6. The production method for producing granulated materials as set forth in claim 1, 2 or 3, wherein at said calculation step the peak value of the diameter of the growing particles are respectively calculated from said measured particle size distribution data and said particle size distribution objective data.

7. The production method for producing granulated materials as set forth in claim 1, 2 or 3, wherein at said sampling step a laser beam is emitted from a light projection means.
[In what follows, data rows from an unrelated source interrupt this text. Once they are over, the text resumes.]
$ cat src/rtl/ipm2l_fifo_pkg.sv
// Shared helpers for the multi-channel FIFO controller: width math and flattened-bus slicing.
package ipm2l_fifo_pkg;

  function automatic int clog2(input int n);
    int w;
    w = 0;
    while ((1 << w) < n) w++;
    return w;
  endfunction

  // Pointers carry one extra MSB so full and empty stay distinguishable.
  function automatic int ptr_width(input int depth_width);
    return depth_width + 1;
  endfunction

  // Level spans 0..2^D, so it needs one bit more than the address.
  function automatic int lvl_width(input int depth_width);
    return depth_width + 1;
  endfunction

  function automatic int slice_lo(input int idx, input int width);
    return idx * width;
  endfunction

endpackage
8. A granulated materials production apparatus for producing granulated materials, comprising therein a granulation tank having a fluid bed and spraying means provided above said fluid bed for spraying a binder solution, and a sampling measurement apparatus detachable to said granulation tank, wherein said sampling measurement apparatus comprises; a introduction conduit detachable to corresponding portion of said granulation tank, a measurement cell provided midway of said conduit, and a suction means provided for introducing by suction a part of groups of said growing particles under granulation in the granulation tank into said measurement cell, and wherein said measurement cell comprises; a pair of light transmission windows disposed with a fixed spacing, a light projection means disposed in one side relative to said pair of light transmission windows, and a light detection means disposed opposite to said light projection means, whereby said growing particles in said granulation tank is introduced by suction into said measurement cell by driving said suction means during said granulation tank is operated for performing granulation process and beam light is applied to said growing particles under granulation from said light projection means and diffraction and/or scattered light from said growing particles is received into said light detection means.

9. The granulated materials production apparatus for producing granulated materials as set forth in claim 8, wherein purge gas is forcedly flown onto each surface of said light transmission windows of said sampling measurement cell to prevent growing particles under granulation and/or dust particles from adhering to surfaces of said light transmission windows.
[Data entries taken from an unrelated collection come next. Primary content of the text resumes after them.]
$ cat src/rtl/bist_lfsr_misr.sv
// bist_lfsr_misr: Fibonacci LFSR pattern generator plus MISR response compactor
// for combinational netlist self-test, with hold-to-freeze and golden signature compare.
module bist_lfsr_misr #(
    parameter int                PRPG_W    = 36,
    parameter logic [PRPG_W-1:0] PRPG_POLY = 36'h8_0000_0400,
    parameter logic [PRPG_W-1:0] SEED      = 36'h0_0000_0001,
    parameter int                MISR_W    = 7,
    parameter logic [MISR_W-1:0] MISR_POLY = 7'h60,
    parameter int                N_PAT     = 1024,
    parameter logic [MISR_W-1:0] GOLDEN    = 7'h00,
    parameter int                CNT_W     = $clog2(N_PAT + 1)
) (
    input  logic              clk,
    input  logic              reset,
    input  logic              start,
    input  logic              seed_load,
    input  logic [PRPG_W-1:0] seed_in,
    input  logic              hold,
    input  logic [MISR_W-1:0] resp,
    output logic [PRPG_W-1:0] pattern,
    output logic [MISR_W-1:0] signature,
    output logic [CNT_W-1:0]  pat_count,
    output logic              busy,
    output logic              done,
    output logic              pass
);
    typedef enum logic [1:0] {IDLE, RUN, DONE} state_t;

    state_t            state, state_nx;
    logic [PRPG_W-1:0] prpg, prpg_nx, seed_reg, seed_eff;
    logic [MISR_W-1:0] misr, misr_nx;
    logic [CNT_W-1:0]  cnt;
    logic              ctl, adv, last;

    assign ctl      = state != RUN;
    assign adv      = state == RUN && !hold;
    assign last     = cnt == CNT_W'(N_PAT - 1);
    // A zero seed would lock the LFSR up, so it is replaced by SEED
    assign seed_eff = seed_in == '0 ? SEED : seed_in;
    assign prpg_nx  = {prpg[PRPG_W-2:0], ^(prpg & PRPG_POLY)};
    assign misr_nx  = {misr[MISR_W-2:0], ^(misr & MISR_POLY)} ^ resp;

    always_ff @(posedge clk) begin
        if (!reset) state <= IDLE;
        else        state <= state_nx;
    end

    always_comb begin
        state_nx = state;
        if (ctl && start)     state_nx = RUN;
        else if (adv && last) state_nx = DONE;
    end

    always_comb begin
        busy = state == RUN;
        done = state == DONE;
        pass = done && signature == GOLDEN;
    end

    always_ff @(posedge clk) begin
        if (!reset) begin
            prpg     <= SEED;
            seed_reg <= SEED;
            misr     <= '0;
            cnt      <= '0;
        end else if (ctl) begin
            if (seed_load) begin
                seed_reg <= seed_eff;
                prpg     <= seed_eff;
            end
            if (start) begin
                misr <= '0;
                cnt  <= '0;
                prpg <= seed_load ? seed_eff : seed_reg;
            end
        end else if (!hold) begin
            prpg <= prpg_nx;
            misr <= misr_nx;
            cnt  <= cnt + CNT_W'(1);
        end
    end

    assign pattern   = prpg;
    assign signature = misr;
    assign pat_count = cnt;
endmodule
$ cat config.mk
export PLATFORM = sky130hd
export DESIGN_NAME = bist_lfsr_misr
export DESIGN_NICKNAME = d
export VERILOG_FILES = /design/src/rtl/bist_lfsr_misr.sv
export SDC_FILE = /design/constraint.sdc
export NUM_CORES = 1
export LEC_CHECK = 0
export ABC_AREA = 0
export BUFFER_PORTS_ARGS = -buffer_cell sky130_fd_sc_hd__buf_2
export CAP_MARGIN = 20
export CORE_MARGIN = 5
export CORE_UTILIZATION = 53
export CTS_CLUSTER_DIAMETER = 100
export DETAILED_ROUTE_END_ITERATION = 8
export PLACE_DENSITY_LB_ADDON = 0.08
export SLEW_MARGIN = 20
export SYNTH_ARGS = -nofsm -noshare
export SYNTH_HDL_FRONTEND = slang
export SYNTH_SLANG_ARGS = --single-unit
$ cat constraint.sdc
create_clock -name clk -period 1.67 [get_ports clk]
set_input_delay 0.2505 -clock clk [delete_from_list [all_inputs] [get_ports clk]]
set_output_delay 0.2505 -clock clk [all_outputs]
set_load 0.02 [all_outputs]
==> impl_metrics.sql <==
INSERT INTO impl_metrics (metric_group, metric, value, unit) VALUES
('floorplanning', 'dieArea', '9980', 'µm²'),
('logic_synthesis', 'synth-warning-count', '0', ''),
('critical_path', 'launch_point_of_the_worst_reg_to_reg_path', 'state[1]', ''),
('pwr', 'power.density', '996', 'nW/µm²'),
('global_routing', 'grt.overflow.total', '0', ''),
('timing', 'maximum_achievable_frequency', '0.604', 'GHz'),
('clocking', 'cts.clk_slew.worst_paths', '90', 'ps'),
('timing', 'timing.final.max_slew_violations', '0', ''),
('global_routing', 'global_route_wire_length_before_repair', '18300', 'µm'),
('logic_synthesis', 'synth_sequential_area_ratio', '0.430', ''),
('logic_synthesis', 'netlist_area', '4280', 'µm²'),
('critical_path', 'critPathKind', 'reg2out', ''),
('global_routing', 'number_of_global_route_vias_before_repair', '3855', ''),
('place', 'placed_cell_area', '4980', 'µm²'),
('cells_and_area', 'flow.area_growth_from_synthesis', '22.8', '%'),
('logic_synthesis', 'yosys.cell_types.count', '42', ''),
('pwr', 'comb_power_share', '0.232', ''),
('routing', 'route.vias.total', '4053', ''),
('cells_and_area', 'fillers', '704', ''),
('place', 'total_placed_cells_including_tap_cells', '716', ''),
('logic_synthesis', 'synth-main-ff-cell', 'sky130_fd_sc_hd__dfxtp_1', ''),
('logic_synthesis', 'number_of_synthesized_flops_with_an_enable_pin', '0', ''),
('clocking', 'clock_latency', '350', 'ps'),
('critical_path', 'crit_path_launch', 'signature[3]', ''),
('flow_run', 'maxCapViolCount', '0', ''),
('timing', 'final.setup.worst_slack', '15.0', 'ps'),
('floorplanning', 'area_of_the_core', '7810', 'µm²'),
('cells_and_area', 'layout-drive-gt1-share', '0.244', ''),
('cells_and_area', 'final_common_cell', 'sky130_fd_sc_hd__nand2_1', ''),
('logic_synthesis', 'ys_ff_latch', '92', ''),
('timing', 'finalCritPeriodShare', '0.991', ''),
('cells_and_area', 'final_nets', '675', ''),
('worst_hold_path', 'worst_hold_path.num_cells', '3', ''),
('place', 'post_placement_worst_setup_slack', '59.3', 'ps'),
('critical_path', 'critPathMaxFanout', '4', ''),
('global_routing', 'grt_start_max_net_pins', '49', ''),
('critical_path', 'crit_arrival', '1400', 'ps'),
('global_routing', 'grtUsageTotal', '0.221', ''),
('clocking', 'cts_inserted_buffers', '9', ''),
('clocking', 'clk_root_buffer_cell', 'sky130_fd_sc_hd__clkbuf_8', ''),
('place', 'hpwl', '7510', 'µm'),
('pwr', 'power_leakage', '2.44', 'nW'),
('place', 'finalWeightedCongestion', '0.815', ''),
('routing', 'route.final.wire_length', '10900', 'µm'),
('pwr', 'netSwitchingPower', '1.63', 'mW'),
('clocking', 'cts-hold-fix-buffers', '0', ''),
('critical_path', 'worstReg2RegEnd', 'pat_count[7]', ''),
('floorplanning', 'die_y', '99.9', 'µm'),
('clocking', 'tritoncts_num_sinks', '92', ''),
('routing', 'ant_nets', '0', ''),
('critical_path', 'crit_required', '1420', 'ps'),
('timing', 'final_hold_viol_count', '0', ''),
('worst_hold_path', 'min_from', 'seed_in[19]', ''),
('timing', 'rsz0062_at_grt', 'true', ''),
('routing', 'route.detailed.vias_per_inst', '5.52', ''),
('routing', 'drt_pass1_iterations', '5', ''),
('cells_and_area', 'final_area', '5260', 'µm²'),
('timing', 'max-slew-margin-rel', '0.660', ''),
('critical_path', 'critPathCaptureType', 'primary output', ''),
('pwr', 'p_clk_frac', '0.292', ''),
('global_routing', 'antenna_violations_before_repair', '2', ''),
('timing', 'setup_viol_count_final', '0', ''),
('critical_path', 'worst_setup_path_start_kind', 'flop', ''),
('floorplanning', 'floorplan.rows', '32', ''),
('timing', 'min_period', '1650', 'ps'),
('critical_path', 'ff2ff_path_depth', '3', ''),
('timing', 'timing.hold.ws', '148', 'ps'),
('cells_and_area', 'finalCoreUtilization', '0.674', ''),
('cells_and_area', 'instances_no_fill', '734', ''),
('floorplanning', 'die_width', '99.9', 'µm'),
('status', 'status', 'completed', '');
-- worst max-delay path, cell delays in order, from the launching register on --
cell and delay, ps:
sky130_fd_sc_hd__dfxtp_2 360, sky130_fd_sc_hd__nor4_4 260, sky130_fd_sc_hd__nand2_1 100, sky130_fd_sc_hd__nor4_2 150
sky130_fd_sc_hd__buf_4 180
-- synthesized netlist by cell type (2+ instances only) --
cell / number / area [µm²]
sky130_fd_sc_hd__or4_1: 2 / 15.0
sky130_fd_sc_hd__xor2_1: 5 / 43.8
sky130_fd_sc_hd__clkbuf_1: 22 / 82.6
sky130_fd_sc_hd__mux2i_1: 35 / 350
sky130_fd_sc_hd__nor3_1: 5 / 25.0
sky130_fd_sc_hd__a22oi_1: 7 / 52.6
sky130_fd_sc_hd__nand2_1: 118 / 443
sky130_fd_sc_hd__o21ai_0: 5 / 25.0
sky130_fd_sc_hd__dfxtp_1: 92 / 1840
sky130_fd_sc_hd__nand2b_1: 2 / 12.5
sky130_fd_sc_hd__nor2_1: 47 / 176
sky130_fd_sc_hd__buf_4: 4 / 30.0
sky130_fd_sc_hd__and2_1: 2 / 12.5
sky130_fd_sc_hd__nor4_1: 12 / 75.1
sky130_fd_sc_hd__o22ai_1: 2 / 12.5
sky130_fd_sc_hd__or3_1: 3 / 18.8
sky130_fd_sc_hd__buf_2: 13 / 65.1
sky130_fd_sc_hd__a21oi_1: 84 / 420
sky130_fd_sc_hd__xnor2_1: 4 / 35.0
sky130_fd_sc_hd__nand3_1: 6 / 30.0
sky130_fd_sc_hd__o31ai_1: 3 / 22.5
sky130_fd_sc_hd__inv_1: 2 / 7.51
sky130_fd_sc_hd__nand4_1: 2 / 12.5
sky130_fd_sc_hd__a211o_1: 36 / 315
-- cell type report --
cell class / count / area, µm² / share of cell area
Antenna cell: 1 / 2.50 / 0.000476
Clock buffer: 11 / 141 / 0.0269
Clock inverter: 5 / 61.3 / 0.0117
Inverter: 3 / 11.3 / 0.00214
Multi-Input combinational cell: 396 / 2300 / 0.436
Sequential cell: 92 / 1850 / 0.351
Tap cell: 102 / 128 / 0.0243
Timing Repair Buffer: 124 / 773 / 0.147
-- metal layers --
| layer | track usage | part of all wire | vias up | wire, µm |
|---|---|---|---|---|
| li1 | - | - | 2042 | - |
| met5 | 0 | 0.0010 | - | 11 |
| met3 | 0.0486 | 0.076 | 17 | 828 |
| met1 | 0.293 | 0.43 | 1865 | 4730 |
| met2 | 0.353 | 0.47 | 127 | 5170 |
| met4 | 0.0798 | 0.016 | 2 | 170 |
-- stage by stage --
step                      setup TNS (ps)  power (mW)
final                                  0        5.24
after detailed placement               0        3.73
after global routing               -66.3        5.54
after global placement                 0        3.70
after CTS                          -51.7        5.28
after floorplan                        0        3.32
-- repair_timing --
item | 4_1_cts | 5_1_grt
endpoints found under the setup margin | 2 | 12
pin swaps | 0 | 2
gates resized for setup | 3 | 8
gates cloned | 1 | 0
-- power by group through the flow --
| stage | registers [mW] | clock network [mW] | logic, mW |
|---|---|---|---|
| finish | 2.50 | 1.53 | 1.22 |
| global route | 2.52 | 1.67 | 1.35 |
| CTS | 2.49 | 1.57 | 1.22 |
| detailed placement | 2.54 | 0 | 1.19 |
| global placement | 2.54 | 0 | 1.17 |
| floorplan | 2.66 | 0 | 0.655 |
-- cell families (layout without fill, tap and decap cells) --
family          after synthesis  in the layout  share of synthesized area
compound gates              143            143                      0.210
fa+ha+maj                     1              1                    0.00292
buf+inv                      43            143                     0.0450
other cells                   0              1                          0
mux                          35             35                     0.0818
simple gates                208            208                      0.212
flops                        92             92                      0.430
xor+xnor                      9              9                     0.0184
-- worst max-delay path by stage --
stage | end | slack [ps] | cells past startpoint
finish | pass | 20 | 4
global route | pass | -70 | 4
CTS | pass | -50 | 4
detailed placement | state[0] | 60 | 4
global placement | state[0] | 100 | 5
floorplan | pass | 50 | 3
(Power assumes the default switching activity.)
10. The granulated materials production apparatus for producing granulated materials as set forth in claim 8, wherein said sampling measurement apparatus comprises a upper cell part and a lower cell part, each having light transmission portions, and the end portion of said upper cell part is inserted into said lower cell part so as to form an overlapped portion, and wherein purge gas is forcedly introduced into the gap between said upper cell portion and lower cell portion for preventing of adhering of said growing particles under granulation and/or dust particles.

11. The granulated materials production apparatus for producing granulated materials, comprising a granulation tank having therein a fluid bed and spraying means provided above said fluid bed for spraying a binder solution, and a sampling measurement probe detachable to the corresponding portion of said granulation tank, wherein said sampling measurement probe comprises; a measurement chamber surrounded by light transmission windows, a light projection means disposed through said light transmission windows in one side relative to said measurement chamber, and a light detection means disposed opposite to said light projection means, whereby a part of groups of said growing particles in said granulation tank enters said measurement chamber during said granulation tank is operated for performing granulation process and beam light is applied to said growing particles under granulation from said light projection means and diffraction and/or scattered light from said growing particles is received into said light detection means.

12. The granulated materials production apparatus for producing granulated materials as set forth in claim 11, wherein purge gas is forcedly flown onto each surface of said light transmission windows of said sampling measurement cell to prevent growing particles under granulation and/or dust particles from adhering to the surfaces of said light transmission windows.

13. The granulated materials production apparatus for producing granulated materials as set forth in any one of claims 8 to 12, wherein laser beam is emitted from said light projection means.